*** Excerpted records ***
This is an optimization exercise on Yosys and OpenROAD, whose aim is small area, a short achievable clock period and few clock cycles per item, not a production implementation.
In this exercise RTL edits were held to simulation tests only and were not proved equivalent to the original.

==> inputs of run a <==
## accel_tilt_angle_detector
module accel_tilt_angle_detector (
    input  logic        i_clk,
    input  logic        i_rst_n,
    input  logic        i_s_axis_tvalid,
    output logic        o_s_axis_tready,
    input  logic [31:0] i_s_axis_tdata,
    output logic        o_m_axis_tvalid,
    input  logic        i_m_axis_tready,
    output logic [23:0] o_m_axis_tdata,
    input  logic        i_cfg_we,
    input  logic [1:0]  i_cfg_addr,
    input  logic [9:0]  i_cfg_wdata
);
Settings: LEC_CHECK=0, ABC_AREA=1, CAP_MARGIN=20, CORE_MARGIN=2, CORE_UTILIZATION=55, CTS_CLUSTER_DIAMETER=100, CTS_CLUSTER_SIZE=25, PLACE_DENSITY=0.68, SLEW_MARGIN=70; clock period 10.0 ns.
run.sh (not shown) runs the stock make flow with config.mk's settings and CLKGATE_MAP_FILE= SYNTH_SCRIPT=/design/flow/synth_recipe.tcl, a recipe that flattens the netlist after the stock synthesis.
==> run b (differences from run a) <==
- CORE_UTILIZATION: 55 -> 40
- PLACE_DENSITY: 0.68 -> not set
- SLEW_MARGIN: 70 -> 20
==> summary.txt <==
metric                                                                           run a               run b
Status                                                        timing/DRC/antenna clean  timing/DRC/antenna clean
Pre-CTS setup slack                                                            5.50 ns             5.06 ns
Wire length of the first global-routing pass                                    582 mm              594 mm
Met2 global-route usage                                                          38.4%               28.3%
Capturing instance or port of the critical path                        o_m_axis_tvalid  r24_zr[11]$_DFF_P_
Global Route met3 Usage                                                          2.34%               1.64%
Worst flop-to-flop path endpoint                                   r3_radr[15]$_DFF_P_  r24_zr[11]$_DFF_P_
Total Routing Usage GR                                                           22.4%               16.6%
Routed length on met3                                                          17.1 mm             13.8 mm
Die ar.                                                                   318000 sq um        437000 sq um
Clock insertion delay at the later pin of the skew report                      0.91 ns             0.94 ns
Placement Rows                                                                     205                 241
Fraction of area in multi-input gates                                            45.9%               45.2%
Final critical-path required period                                            3.87 ns             4.30 ns
Number of stages on the worst setup path                                             1                  14
Fraction of final layout cells with drive strength greater than 1                3.57%               2.63%
Data arrival time of the critical path                                         1.87 ns             5.09 ns
Final non-filler cell total                                                      22300               23800
Overall die height                                                              564 um              661 um
Antenna diode instance count                                                         5                   4
Largest fanout on the critical path                                                  3                  34
Slowest stage cell on the critical path                                clkdlybuf4s50_1             dfxtp_2
Testbench counts of run a, summed over its fixed seeds: cycles 3,496, items 3,200.
Testbench counts of run b, summed over its fixed seeds: cycles 3,496, items 3,200.


==> inputs of pepper <==
accel_tilt_angle_detector again, from the RTL that the note above started with.
==> flow/design.v (excerpt) <==
module accel_tilt_angle_detector (
    input  logic        i_clk,
    input  logic        i_rst_n,
    input  logic        i_s_axis_tvalid,
    output logic        o_s_axis_tready,
    input  logic [31:0] i_s_axis_tdata,
    output logic        o_m_axis_tvalid,
    input  logic        i_m_axis_tready,
    output logic [23:0] o_m_axis_tdata,
    input  logic        i_cfg_we,
    input  logic [1:0]  i_cfg_addr,
    input  logic [9:0]  i_cfg_wdata
);
make LEC_CHECK=0 ABC_AREA=1 CAP_MARGIN=20 CORE_MARGIN=2 CORE_UTILIZATION=40 CTS_CLUSTER_DIAMETER=100 CTS_CLUSTER_SIZE=25 SLEW_MARGIN=70 finish   # period 10.0 ns
==> xenon: changes against pepper <==
--- a/flow/config.mk
+++ b/flow/config.mk
@@ -10,5 +10,6 @@
 export CORE_MARGIN = 2
-export CORE_UTILIZATION = 40
+export CORE_UTILIZATION = 55
 export CTS_CLUSTER_DIAMETER = 100
 export CTS_CLUSTER_SIZE = 25
-export SLEW_MARGIN = 70
+export PLACE_DENSITY = 0.68
+export SLEW_MARGIN = 20
==> summary.md <==
| Metric | Value |
|---|---|
| Status | `finished clean` |
| Multi-input combinational area share | `45.78%` |
| Crit path max fanout | `34` |
| Period utilisation layout | `42.26%` |
| Reg-to-Reg End | `r24_zp[12]$_DFF_P_` |
| Most frequent cells in the layout | `3023 x dfxtp_1, 2853 x nand2_1, 1830 x inv_1, 1535 x ha_1, 1393 x a21oi_1` |
Source of the figures above: xenon

==> summary.md <==
| Metric | Value |
|---|---|
| Stages on worst setup path | `1` |
| Die Area | `436600 um^2` |
| Period utilisation layout | `39.60%` |
| Warnings, synthesis | `1` |
| Status | `finished clean` |
| Bufs and invs on worst path | `1` |
| Most frequent cells in the layout | `2933 x dfxtp_1, 2851 x nand2_1, 1825 x inv_1, 1534 x ha_1, 1390 x a21oi_1` |
| Crit path max fanout | `1` |
Source of the figures above: pepper

Testbench counts of pepper, summed over its fixed seeds: cycles 3,496, items 3,200.
Testbench counts of xenon, summed over its fixed seeds: cycles 3,496, items 3,200.

==> separate check: timing with driven ports <==
The flow's constraints put no driver on any port. The routed layouts listed below were extracted and timed again, unchanged, in two steps. Step 1 assumes that a clkbuf_16 drives the clock port and a buf_2 every other input. Step 2, shift: input delay + t, output delay - t, t = (earliest + latest rising clock arrival at the registers) / 2. This alone moves slack from input paths to output paths. Three values: ideal, step 1, step 2; two values: the first two.
run | shift t [ns] | setup WS [ns] | worst register clock-pin slew, ns
run a | 0.982 | 6.134 / 6.035 / 5.487 | 0.11 / 0.11
run b | 1.017 | 5.698 / 5.698 / 5.111 | 0.10 / 0.10
pepper | 1.006 | 6.040 / 5.936 / 5.383 | 0.10 / 0.10
xenon | 0.972 | 5.774 / 5.774 / 5.061 | 0.11 / 0.11
After both steps setup and hold are still met in every run listed. The setup slack of xenon, which loses most, moves by 0.000 ns with the drivers and by -0.713 ns with both steps.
***
Only the lines from the one holding "Warnings, synthesis |" through the final line of the entries, both included, should be given again, word for word.

| Warnings, synthesis | `1` |
| Status | `finished clean` |
| Bufs and invs on worst path | `1` |
| Most frequent cells in the layout | `2933 x dfxtp_1, 2851 x nand2_1, 1825 x inv_1, 1534 x ha_1, 1390 x a21oi_1` |
| Crit path max fanout | `1` |
Source of the figures above: pepper

Testbench counts of pepper, summed over its fixed seeds: cycles 3,496, items 3,200.
Testbench counts of xenon, summed over its fixed seeds: cycles 3,496, items 3,200.

==> separate check: timing with driven ports <==
The flow's constraints put no driver on any port. The routed layouts listed below were extracted and timed again, unchanged, in two steps. Step 1 assumes that a clkbuf_16 drives the clock port and a buf_2 every other input. Step 2, shift: input delay + t, output delay - t, t = (earliest + latest rising clock arrival at the registers) / 2. This alone moves slack from input paths to output paths. Three values: ideal, step 1, step 2; two values: the first two.
run | shift t [ns] | setup WS [ns] | worst register clock-pin slew, ns
run a | 0.982 | 6.134 / 6.035 / 5.487 | 0.11 / 0.11
run b | 1.017 | 5.698 / 5.698 / 5.111 | 0.10 / 0.10
pepper | 1.006 | 6.040 / 5.936 / 5.383 | 0.10 / 0.10
xenon | 0.972 | 5.774 / 5.774 / 5.061 | 0.11 / 0.11
After both steps setup and hold are still met in every run listed. The setup slack of xenon, which loses most, moves by 0.000 ns with the drivers and by -0.713 ns with both steps.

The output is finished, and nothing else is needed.